Red Wing couple plead guilty to caging, abusing their 4 young children
RED WING, Minn. — A Red Wing couple accused of caging and repeatedly physically and emotionally abusing their four young children have pleaded guilty to one of 16 counts against them.
Benjamin Taylor Cotton, 41, and Christina Ann Cotton, 38, each entered a guilty plea for one count of child torture, according to Goodhue County District Court documents filed Wednesday. The couple could face a maximum sentence of 25 years in prison as a result of a plea agreement setting aside the other charges.
A sentencing hearing is scheduled for Dec. 13.
Goodhue County Health and Human Services began investigating the couple following a 2022 report that they were keeping a 5-year-old locked up in a wooden “cage” and subjecting the child to extreme forms of punishment, along with three other children in the home, ages 9, 7 and 2. The report stated the mother suffered from mental health issues.
A social worker and a Red Wing Police Department investigator found three of the children locked in various homemade cages during an Aug. 18, 2022, inspection of the couple’s Red Wing home.
The mother, Christina Cotton, told the investigators the children were locked up for their own safety.
Inside one of the home’s bedrooms, investigators found the 2-year-old inside a playpen with a “dog gate” tied to the top, making it impossible for the child to get out, the complaint said.

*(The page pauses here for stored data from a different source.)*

**config.mk**
```make
export PLATFORM = sky130hd
export DESIGN_NAME = iqgm_top
export DESIGN_NICKNAME = d
export VERILOG_FILES = /design/src/core/iqgm_pkg.sv /design/src/core/iqgm_gain_scale.sv /design/src/core/iqgm_coarse_mixer.sv /design/src/core/iqgm_top.sv
export SDC_FILE = /design/constraint.sdc
export NUM_CORES = 2
export LEC_CHECK = 0
export BUFFER_PORTS_ARGS = -buffer_cell sky130_fd_sc_hd__clkbuf_2
export CORE_UTILIZATION = 30
export DETAILED_ROUTE_END_ITERATION = 6
export GPL_ROUTABILITY_DRIVEN = 0
export PLACE_DENSITY_LB_ADDON = 0.15
export RECOVER_POWER = 25
export SYNTH_ARGS = -nofsm -noshare
export SYNTH_HDL_FRONTEND = slang
export SYNTH_SLANG_ARGS = --single-unit
```
**constraint.sdc**
```tcl
create_clock -name clk_i -period 11.9 [get_ports clk_i]
set_clock_uncertainty 0.15 [all_clocks]
set_input_delay 0.595 -clock clk_i [delete_from_list [all_inputs] [get_ports clk_i]]
set_output_delay 0.595 -clock clk_i [all_outputs]
set_load 0.005 [all_outputs]
```
**src/core/iqgm_pkg.sv**
```systemverilog
/*
 * Constants, types and helper functions for the quadrature gain and coarse mixer block.
 * Assumes a 32-bit classic Wishbone register bus and 16-bit signed I/Q samples.
 */
// Functional notes
// [RULE_01] In-phase samples scaled by 11-bit unsigned gain.
// [RULE_02] Quadrature samples scaled by separate 11-bit gain.
// [RULE_03] Gain binary point between bits 9 and 10.
// [RULE_04] Mixer bit 15 Fs/8, bit 14 Fs/4.
// [RULE_05] Mixer bit 13 Fs/2, bit 12 minus Fs/4.
// [RULE_06] Selected mixer stages combine into n times Fs/8.
// [RULE_07] Mixer select field resets to all zeros.
// [RULE_08] In-phase gain register resets to 0x0400.
// [RULE_09] Mixer and quadrature gain register resets 0x0400.
// [RULE_10] Reserved word at 0x0B resets to zero.
// [RULE_11] Gains take effect only on phase register write.
// [RULE_12] Round and saturate products to 16 bits.
package iqgm_pkg;

	// Register indices; the byte address is four times the index.
	localparam logic [7:0] IQGM_IDX_RSVD_B = 8'h0b;
	localparam logic [7:0] IQGM_IDX_IGAIN = 8'h0c;
	localparam logic [7:0] IQGM_IDX_MIXQ = 8'h0d;
	localparam logic [7:0] IQGM_IDX_RSVD_E = 8'h0e;
	localparam logic [7:0] IQGM_IDX_PHASE = 8'h10;
	localparam logic [7:0] IQGM_IDX_STATUS = 8'h1e;
	localparam int IQGM_ADR_LSB = 2;

	// Reset values.
	localparam logic [15:0] IQGM_RST_RSVD_B = 16'h0000;
	localparam logic [15:0] IQGM_RST_IGAIN = 16'h0400;
	localparam logic [15:0] IQGM_RST_MIXQ = 16'h0400;
	localparam logic [15:0] IQGM_RST_RSVD_E = 16'h0400;
	localparam logic [15:0] IQGM_RST_PHASE = 16'h0000;

	// Field layout.
	localparam int IQGM_GAIN_W = 11;
	localparam int IQGM_GAIN_FRAC = 10;
	localparam int IQGM_MIX_LSB = 12;
	localparam int IQGM_MIX_W = 4;
	localparam int IQGM_MIX_FS8 = 3;
	localparam int IQGM_MIX_FS4 = 2;
	localparam int IQGM_MIX_FS2 = 1;
	localparam int IQGM_MIX_NFS4 = 0;
	localparam int IQGM_PHASE_W = 14;
	localparam int IQGM_STAT_QGAIN_LSB = 16;
	localparam int IQGM_STAT_PHASE_LSB = 28;

	// Writable bits of the stored words; reserved bits are never stored and read zero.
	localparam logic [15:0] IQGM_KEEP_IGAIN = 16'h07ff;
	localparam logic [15:0] IQGM_KEEP_MIXQ = 16'hf7ff;
	localparam logic [15:0] IQGM_KEEP_PHASE = 16'h3fff;

	// Mixer phase steps in units of Fs/8, modulo eight.
	localparam logic [2:0] IQGM_STEP_FS8 = 3'h1;
	localparam logic [2:0] IQGM_STEP_FS4 = 3'h2;
	localparam logic [2:0] IQGM_STEP_FS2 = 3'h4;
	localparam logic [2:0] IQGM_STEP_NFS4 = 3'h6;

	// Cosine of 45 degrees in Q15, its fraction width and the sample width.
	localparam logic signed [16:0] IQGM_COS45 = 17'sh05a82;
	localparam int IQGM_COS_FRAC = 15;
	localparam int IQGM_SAMPLE_W = 16;

	// Bus slave states, one-hot.
	typedef enum logic [1:0] {
		IQGM_BUS_IDLE = 2'b01,
		IQGM_BUS_ACK = 2'b10
	} iqgm_bus_state_type;

	// Clamps a wide signed value to the 16-bit sample range.
	function automatic logic signed [15:0] iqgm_sat16(input logic signed [33:0] v);
		logic signed [15:0] r;
		r = 16'sh0000;
		if (v > 34'sh0_0000_7fff) begin
			r = 16'sh7fff;
		end else if (v < -34'sh0_0000_8000) begin
			r = -16'sh8000;
		end else begin
			r = v[15:0];
		end
		return r;
	endfunction

endpackage

```
**src/core/iqgm_gain_scale.sv**
```systemverilog
/*
 * One channel of gain correction: signed sample times unsigned 11-bit gain.
 * Assumes the gain word is stable while samples flow; output is registered.
 */
`timescale 1ns/1ns
module iqgm_gain_scale (
	// Clock and reset.
	input wire logic clk_i,
	input wire logic rst_i,
	// Sample and gain.
	input wire logic signed [15:0] sample_i,
	input wire logic [10:0] gain_i,
	output logic signed [15:0] sample_o
);
	import iqgm_pkg::*;

	logic signed [27:0] product;
	logic signed [27:0] rounded;
	logic signed [15:0] sample_next;
	logic signed [15:0] sample_reg;

	// The gain is zero-extended so it multiplies as a positive value.
	assign product = sample_i * $signed({1'b0, gain_i}); // [RULE_01] [RULE_02]
	// Half an output step is added before the shift so the result rounds.
	assign rounded = product + 28'sd512; // [RULE_12]
	// Shifting by ten places the binary point between bits 9 and 10.
	assign sample_next = iqgm_sat16(34'(rounded >>> IQGM_GAIN_FRAC)); // [RULE_03] [RULE_12]

	// Output stage register.
	always_ff @(posedge clk_i) begin
		if (rst_i) begin
			sample_reg <= 16'sh0000;
		end else begin
			sample_reg <= sample_next;
		end
	end

	assign sample_o = sample_reg;
endmodule

```
**src/core/iqgm_coarse_mixer.sv**
```systemverilog
/*
 * Coarse mixer: rotates each I/Q sample by a multiple of 45 degrees per sample.
 * Assumes valid marks each new sample; the phase advances only on valid samples.
 */
`timescale 1ns/1ns
module iqgm_coarse_mixer (
	// Clock and reset.
	input wire logic clk_i,
	input wire logic rst_i,
	// Control.
	input wire logic [3:0] mode_i,
	// Samples in.
	input wire logic valid_i,
	input wire logic signed [15:0] inphase_i,
	input wire logic signed [15:0] quad_i,
	// Samples out.
	output logic signed [15:0] inphase_o,
	output logic signed [15:0] quad_o,
	output logic [2:0] phase_o
);
	import iqgm_pkg::*;

	logic [2:0] step;
	logic [2:0] phase_reg;
	logic [2:0] phase_next;
	logic signed [33:0] diff_prod;
	logic signed [33:0] sum_prod;
	logic signed [15:0] odd_i;
	logic signed [15:0] odd_q;
	logic signed [15:0] base_i;
	logic signed [15:0] base_q;
	logic signed [15:0] neg_i;
	logic signed [15:0] neg_q;
	logic signed [15:0] inphase_next;
	logic signed [15:0] quad_next;
	logic signed [15:0] inphase_reg;
	logic signed [15:0] quad_reg;

	// Each enabled stage adds its step; the sum wraps at a full turn.
	assign step = (mode_i[IQGM_MIX_FS8] ? IQGM_STEP_FS8 : 3'h0)
		+ (mode_i[IQGM_MIX_FS4] ? IQGM_STEP_FS4 : 3'h0)
		+ (mode_i[IQGM_MIX_FS2] ? IQGM_STEP_FS2 : 3'h0)
		+ (mode_i[IQGM_MIX_NFS4] ? IQGM_STEP_NFS4 : 3'h0); // [RULE_04] [RULE_05] [RULE_06]
	assign phase_next = valid_i ? phase_reg + step : phase_reg;

	// An odd phase first turns the sample by 45 degrees with rounding.
	assign diff_prod = (34'(inphase_i) - 34'(quad_i)) * 34'(IQGM_COS45)
		+ (34'sd1 <<< (IQGM_COS_FRAC - 1));
	assign sum_prod = (34'(inphase_i) + 34'(quad_i)) * 34'(IQGM_COS45)
		+ (34'sd1 <<< (IQGM_COS_FRAC - 1));
	assign odd_i = iqgm_sat16(diff_prod >>> IQGM_COS_FRAC);
	assign odd_q = iqgm_sat16(sum_prod >>> IQGM_COS_FRAC);
	assign base_i = phase_reg[0] ? odd_i : inphase_i;
	assign base_q = phase_reg[0] ? odd_q : quad_i;
	assign neg_i = iqgm_sat16(-34'(base_i));
	assign neg_q = iqgm_sat16(-34'(base_q));

	// Quarter turns are swaps and negations; a negated -32768 saturates to 32767.
	always_comb begin
		case (phase_reg[2:1])
			2'h1: begin
				inphase_next = neg_q;
				quad_next = base_i;
			end
			2'h2: begin
				inphase_next = neg_i;
				quad_next = neg_q;
			end
			2'h3: begin
				inphase_next = base_q;
				quad_next = neg_i;
			end
			default: begin
				inphase_next = base_i;
				quad_next = base_q;
			end
		endcase
	end

	// Phase accumulator and output registers.
	always_ff @(posedge clk_i) begin
		if (rst_i) begin
			phase_reg <= 3'h0;
			inphase_reg <= 16'sh0000;
			quad_reg <= 16'sh0000;
		end else begin
			phase_reg <= phase_next;
			inphase_reg <= inphase_next;
			quad_reg <= quad_next;
		end
	end

	assign inphase_o = inphase_reg;
	assign quad_o = quad_reg;
	assign phase_o = phase_reg;
endmodule

```
**src/core/iqgm_top.sv**
```systemverilog
/*
 * Quadrature gain correction and coarse mixer with its Wishbone register file.
 * Assumes a classic Wishbone master on the same clock and an upstream source
 * that presents one I/Q sample per cycle with a valid strobe.
 */
// Implementation choice: the Wishbone interface to the registers.
`timescale 1ns/1ns
module iqgm_top (
	// Clock and reset.
	input wire logic clk_i,
	input wire logic rst_i,
	// Wishbone slave.
	input wire logic wb_cyc_i,
	input wire logic wb_stb_i,
	input wire logic wb_we_i,
	input wire logic [7:0] wb_adr_i,
	input wire logic [3:0] wb_sel_i,
	input wire logic [31:0] wb_dat_i,
	output logic [31:0] wb_dat_o,
	output logic wb_ack_o,
	// Samples from the interpolation datapath.
	input wire logic sample_valid_i,
	input wire logic signed [15:0] inphase_i,
	input wire logic signed [15:0] quad_i,
	// Samples toward the two converters.
	output logic sample_valid_o,
	output logic signed [15:0] inphase_converter_o,
	output logic signed [15:0] quadrature_converter_o
);
	import iqgm_pkg::*;

	// Merges the written byte lanes of a 16-bit register into its old value.
	function automatic logic [15:0] merge_lanes(input logic [15:0] old_value,
		input logic [31:0] data, input logic [3:0] sel);
		logic [15:0] r;
		r = old_value;
		if (sel[0]) begin
			r[7:0] = data[7:0];
		end
		if (sel[1]) begin
			r[15:8] = data[15:8];
		end
		return r;
	endfunction

	// Bus handshake state.
	iqgm_bus_state_type bus_state_reg;
	iqgm_bus_state_type bus_state_next;
	logic ack_reg;
	logic [31:0] rdata_reg;
	logic [31:0] rdata_next;

	// Software-visible storage.
	logic [15:0] igain_reg;
	logic [15:0] igain_next;
	logic [15:0] mixq_reg;
	logic [15:0] mixq_next;
	logic [15:0] phase_word_reg;
	logic [15:0] phase_word_next;

	// Gains actually driving the multipliers.
	logic [10:0] active_igain_reg;
	logic [10:0] active_igain_next;
	logic [10:0] active_qgain_reg;
	logic [10:0] active_qgain_next;

	// Decoded bus request.
	logic bus_req;
	logic bus_take;
	logic bus_write;
	logic [7:0] bus_index;
	logic hit_rsvd_b;
	logic hit_igain;
	logic hit_mixq;
	logic hit_rsvd_e;
	logic hit_phase;
	logic hit_status;
	logic commit;

	// Datapath links.
	logic signed [15:0] gained_i;
	logic signed [15:0] gained_q;
	logic [3:0] mix_mode;
	logic [2:0] mix_phase;
	logic valid_gain_reg;
	logic valid_mix_reg;
	logic [31:0] status_word;

	// A request is taken once, in the idle state, and answered the next cycle.
	assign bus_req = wb_cyc_i && wb_stb_i;
	assign bus_take = bus_req && (bus_state_reg == IQGM_BUS_IDLE);
	assign bus_write = bus_take && wb_we_i;
	assign bus_index = {{IQGM_ADR_LSB{1'b0}}, wb_adr_i[7:IQGM_ADR_LSB]};

	// Address decode by register index.
	assign hit_rsvd_b = (bus_index == IQGM_IDX_RSVD_B);
	assign hit_igain = (bus_index == IQGM_IDX_IGAIN);
	assign hit_mixq = (bus_index == IQGM_IDX_MIXQ);
	assign hit_rsvd_e = (bus_index == IQGM_IDX_RSVD_E);
	assign hit_phase = (bus_index == IQGM_IDX_PHASE);
	assign hit_status = (bus_index == IQGM_IDX_STATUS);

	// Bus state sequencing: idle takes, ack answers and returns to idle.
	always_comb begin
		case (bus_state_reg)
			IQGM_BUS_IDLE: begin
				bus_state_next = bus_req ? IQGM_BUS_ACK : IQGM_BUS_IDLE;
			end
			IQGM_BUS_ACK: begin
				bus_state_next = IQGM_BUS_IDLE;
			end
			default: begin
				bus_state_next = IQGM_BUS_IDLE;
			end
		endcase
	end

	// Writes to the gain registers only update the shadow copies; reserved bits stay clear.
	assign igain_next = (bus_write && hit_igain) ?
		(merge_lanes(igain_reg, wb_dat_i, wb_sel_i) & IQGM_KEEP_IGAIN) : igain_reg; // [RULE_08]
	assign mixq_next = (bus_write && hit_mixq) ?
		(merge_lanes(mixq_reg, wb_dat_i, wb_sel_i) & IQGM_KEEP_MIXQ) : mixq_reg; // [RULE_09]

	// The phase word keeps its fourteen documented bits; the top two are reserved.
	assign phase_word_next = (bus_write && hit_phase) ?
		(merge_lanes(phase_word_reg, wb_dat_i, wb_sel_i) & IQGM_KEEP_PHASE) : phase_word_reg;

	// A write to the phase commit register with a low byte lane selected loads both gains together.
	assign commit = bus_write && hit_phase && (wb_sel_i[1:0] != 2'h0); // [RULE_11]
	assign active_igain_next = commit ? igain_reg[IQGM_GAIN_W-1:0] : active_igain_reg; // [RULE_11]
	assign active_qgain_next = commit ? mixq_reg[IQGM_GAIN_W-1:0] : active_qgain_reg; // [RULE_11]

	// The mixer select acts as soon as it is written.
	assign mix_mode = mixq_reg[IQGM_MIX_LSB +: IQGM_MIX_W]; // [RULE_04] [RULE_05]

	// Status shows the gains in force and the running mixer phase.
	assign status_word = {1'b0, mix_phase, 1'b0, active_qgain_reg, 5'h00, active_igain_reg};

	// Read data selection; unmapped words read as zero and are still acknowledged.
	always_comb begin
		rdata_next = 32'h0000_0000;
		if (bus_take && !wb_we_i) begin
			if (hit_rsvd_b) begin
				rdata_next = {16'h0000, IQGM_RST_RSVD_B}; // [RULE_10]
			end else if (hit_igain) begin
				rdata_next = {16'h0000, igain_reg};
			end else if (hit_mixq) begin
				rdata_next = {16'h0000, mixq_reg};
			end else if (hit_rsvd_e) begin
				rdata_next = {16'h0000, IQGM_RST_RSVD_E};
			end else if (hit_phase) begin
				rdata_next = {16'h0000, phase_word_reg};
			end else if (hit_status) begin
				rdata_next = status_word;
			end else begin
				rdata_next = 32'h0000_0000;
			end
		end
	end

	// Bus handshake registers.
	always_ff @(posedge clk_i) begin
		if (rst_i) begin
			bus_state_reg <= IQGM_BUS_IDLE;
			ack_reg <= 1'b0;
			rdata_reg <= 32'h0000_0000;
		end else begin
			bus_state_reg <= bus_state_next;
			ack_reg <= bus_take;
			rdata_reg <= rdata_next;
		end
	end

	// Shadow register file with its documented reset values.
	always_ff @(posedge clk_i) begin
		if (rst_i) begin
			igain_reg <= IQGM_RST_IGAIN; // [RULE_08]
			mixq_reg <= IQGM_RST_MIXQ; // [RULE_07] [RULE_09]
			phase_word_reg <= IQGM_RST_PHASE;
		end else begin
			igain_reg <= igain_next;
			mixq_reg <= mixq_next;
			phase_word_reg <= phase_word_next;
		end
	end

	// Gains in force; unity after reset so the path is transparent.
	always_ff @(posedge clk_i) begin
		if (rst_i) begin
			active_igain_reg <= IQGM_RST_IGAIN[IQGM_GAIN_W-1:0]; // [RULE_08]
			active_qgain_reg <= IQGM_RST_MIXQ[IQGM_GAIN_W-1:0]; // [RULE_09]
		end else begin
			active_igain_reg <= active_igain_next;
			active_qgain_reg <= active_qgain_next;
		end
	end

	// In-phase gain multiplier.
	iqgm_gain_scale u_gain_i (
		.clk_i(clk_i),
		.rst_i(rst_i),
		.sample_i(inphase_i),
		.gain_i(active_igain_reg),
		.sample_o(gained_i)
	); // [RULE_01]

	// Quadrature gain multiplier.
	iqgm_gain_scale u_gain_q (
		.clk_i(clk_i),
		.rst_i(rst_i),
		.sample_i(quad_i),
		.gain_i(active_qgain_reg),
		.sample_o(gained_q)
	); // [RULE_02]

	// Coarse mixer after gain correction.
	iqgm_coarse_mixer u_mixer (
		.clk_i(clk_i),
		.rst_i(rst_i),
		.mode_i(mix_mode),
		.valid_i(valid_gain_reg),
		.inphase_i(gained_i),
		.quad_i(gained_q),
		.inphase_o(inphase_converter_o),
		.quad_o(quadrature_converter_o),
		.phase_o(mix_phase)
	); // [RULE_06]

	// Valid follows the two pipeline stages.
	always_ff @(posedge clk_i) begin
		if (rst_i) begin
			valid_gain_reg <= 1'b0;
			valid_mix_reg <= 1'b0;
		end else begin
			valid_gain_reg <= sample_valid_i;
			valid_mix_reg <= valid_gain_reg;
		end
	end

	assign sample_valid_o = valid_mix_reg;
	assign wb_ack_o = ack_reg;
	assign wb_dat_o = rdata_reg;
endmodule

```
==> metrics.txt <==
result of the run completed; Vias/cell 4.74; most common cell after layout, fill and taps aside sky130_fd_sc_hd__inv_1; fraction of registers with async set or reset after synthesis 0%; Critical Path Max Stage Delay 0.57 ns; initial antenna violation count 7; largest net degree at the start of global routing 58; max reg flops 30; leftover overflow at the end of global routing 0; quantity of hold-fixing buffers added after cts 0; cell with the largest stage delay on the worst path sky130_fd_sc_hd__or4_4; Post-layout nets 4701; utilization after layout 34.3%; number of sinks on the clock net 164; Tot GR Track Use 17.5%; total clock buffers created by CTS 17; post-synthesis sequential area ratio 10.5%; Synth Cell Area 31300 sq um; startpoint kind of the worst setup timing path register; Critical Path Fanout Max 5; number of synthesized register bits 164; data required time of the worst path 12.09 ns; Routed wire per std cell 17.7 um; Global Route met1 Usage 25.3%; Placed Area 34500 sq um; data arrival time of the critical path 11.56 ns; Total Wirelength 91.3 mm; Cell variety after synth 117; maximum clock frequency 88.0 MHz; detailed router's first-iteration violation count 1282; CTS max path bufs 2; residual DRC count 0; via count 24400; flip-flop cell with the highest count after synthesis sky130_fd_sc_hd__dfxtp_1; average size of a mapped cell 8.78 sq um; number of flops mapped to enable cells by yosys 0; Port Buf Inserts 125; most numerous cell on the critical path sky130_fd_sc_hd__a21oi_2; initial core utilization 30.2%; final hold violation count 0; total core area 103000 sq um; Non-Filler Cell Area, Final 35500 sq um; MaxCap Viol Count 0; clock latency at the later pin of the worst-skew pair 0.46 ns; TritonCTS clock tree yes; shortest period the worst path allows 11.37 ns; vertical extent of the die 325 um; layer carrying the most global-route usage met2; Worst-path clk slew 0.10 ns; Syn-to-layout area delta 13.6%; post-route antenna net violation count 0; clock tree root driver cell sky130_fd_sc_hd__clkbuf_16; Cell Rows 118; Placement Setup Slack -0.119 ns; most frequent cells in the layout sky130_fd_sc_hd__inv_1 (595), sky130_fd_sc_hd__fa_1 (445), sky130_fd_sc_hd__ha_1 (412), sky130_fd_sc_hd__nand2_1 (366), sky130_fd_sc_hd__nor2_1 (240); type of the worst setup path register to register; Final period util 95.5%; share of post-route cells with drive strength above 1 12.5%; slew at the pin closest to its max-slew limit 1.23 ns; vias in the first global route 25600; min setup slack post-route 0.532 ns; global-route met2 utilization 28.5%; Synthesis Warnings 0; Post-Route Setup TNS 0 ns; first-pass GRT wire length 147 mm; tightest slew margin relative to the limit 18.0%; number of iterations in the first detailed-routing pass 5; max-slew violation count 0; number of setup violations in the final report 0; Critical Path Sink Type register; met3 demand-to-capacity share in global routing 2.32%; die boundary width 325 um; Min-Delay Path Class input pin to register; maximum level of the CTS H-tree 4; full die area 106000 sq um; count of boundary I/O pins 148; gate count of the mapped netlist 3563; HPWL after DPL 76.8 mm
## synthesized netlist by cell type, types with 18 or more instances
cell                       number  share of area (%)
sky130_fd_sc_hd__dfxtp_1      164                 10
sky130_fd_sc_hd__xor2_1        68                1.9
sky130_fd_sc_hd__a211oi_1      25               0.60
sky130_fd_sc_hd__ha_1         417                 17
sky130_fd_sc_hd__o21a_1        21               0.50
sky130_fd_sc_hd__and2_1       199                4.0
sky130_fd_sc_hd__inv_1        597                7.2
sky130_fd_sc_hd__a21oi_1      130                2.1
sky130_fd_sc_hd__and3_1        22               0.44
sky130_fd_sc_hd__a21o_1        27               0.65
sky130_fd_sc_hd__clkbuf_1     130                1.6
sky130_fd_sc_hd__o21ai_0       50               0.80
sky130_fd_sc_hd__nor3_1        48               0.77
sky130_fd_sc_hd__fa_1         445                 28
sky130_fd_sc_hd__nand2_1      370                4.4
sky130_fd_sc_hd__nand2b_1      18               0.36
sky130_fd_sc_hd__o211ai_1      18               0.43
sky130_fd_sc_hd__nand3_1       50               0.80
sky130_fd_sc_hd__nor2_1       243                2.9
sky130_fd_sc_hd__xnor2_1      104                2.9
sky130_fd_sc_hd__mux2i_1       48                1.5
## final timing paths
kind	to	slack, ns	from	cells past startpoint
hold / removal	valid_gain_reg$_SDFF_PP0_	0.20	sample_valid_i	2
hold reg to reg	wb_dat_o[11]$_SDFF_PP0_	0.29	phase_word_reg[11]$_SDFFE_PP0P_	2
setup reg to reg	u_mixer.quad_o[4]$_SDFF_PP0_	0.53	u_gain_q.sample_o[1]$_SDFF_PP0_	51
setup / recovery	u_mixer.quad_o[4]$_SDFF_PP0_	0.53	u_gain_q.sample_o[1]$_SDFF_PP0_	51
## worst max-delay path: cells and delay by family (launching register included)
| family | cells | cell delay (ns) |
|---|---|---|
| buf+inv | 7 | 0.63 |
| mux | 1 | 0.06 |
| simple gates | 12 | 2.17 |
| flops | 1 | 0.33 |
| fa+ha+maj | 10 | 3.70 |
| xor+xnor | 1 | 0.15 |
| compound gates | 20 | 4.02 |
## final cells by class
cell class	count	area, sq um
Inverter	602	2260
Timing Repair Buffer	318	2040
Multi-Input combinational cell	2654	25600
Fill cell	10800	68000
Clock inverter	15	211
Clock buffer	17	425
Antenna cell	1	2.50
Tap cell	1380	1730
Sequential cell	164	3290
## cell families after synthesis
family	synth area share, %
other	0.0120
xor gates and xnor gates	4.92
adders and majority gates	45.2
AOI/OAI and AO/OA	11.4
DFF	10.5
muxes	2.20
and+or+nand+nor	16.8
buffers and inverters	9.03
## what timing repair did
action / 4_1_cts / 5_1_grt
endpoints found under the setup margin: 25 / 30
gates cloned: 0 / 0
resized for setup: 5 / 82
pin swaps: 0 / 40
setup buffers: 0 / 14
## per-stage QoR
| stage | cells | hold slack, ns |
|---|---|---|
| after floorplan | 3564 | 0.259 |
| after CTS | 5136 | 0.186 |
| after detailed placement | 5104 | 0.272 |
| final | 5151 | 0.201 |
| after global routing | 5151 | 0.190 |
| after global placement | 5104 | 0.279 |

Next to the playpen, the 7-year-old and 5-year-old were found in a bunk bed designed for small children that was converted into a cage by the placement of a wooden door and slats that the children could look through but not get out, court documents allege. The door also had a sliding metal lock. The height of the cage did not allow either child to fully stand up.
The 9-year-old was found in the home’s basement and was not caged or confined.
Investigators found a “puke bowl” in one of the cages and it was discovered that the children were not allowed to go to the bathroom once they were put to bed in the cages.
After a police officer told the mother that it was not acceptable to lock her children up, she said she did it to prevent them dying. She added the children were only locked up at night and they were still in their cages because she had slept in. The children had been kept in their cages for 13 hours that day.
Further investigation found the 2-year-old had a soiled diaper that was duct-taped to the child’s skin, and the other children were found to have extensive bruising on their bodies that appeared consistent with being struck by an object.
One of the children told a social worker that he was spanked with a black belt if he does not do his chores, according to court documents.
“He stated that his dad hits him ‘hard’ but that his mom ‘hits him really, really hard,’” the criminal complaint reads.
Additional investigation found pictures that showed extensive bruising of the 9-year-old that the child had taken with a cellphone the day before the home inspection.
All four children were evaluated by medical staff at the Midwest Children’s Resource Center at Children’s Hospital in St. Paul.
A licensed psychologist determined that the mistreatment went well beyond what is typically viewed as physical and emotional abuse and could fit into a category of abuse called “intrafamilial child torture.”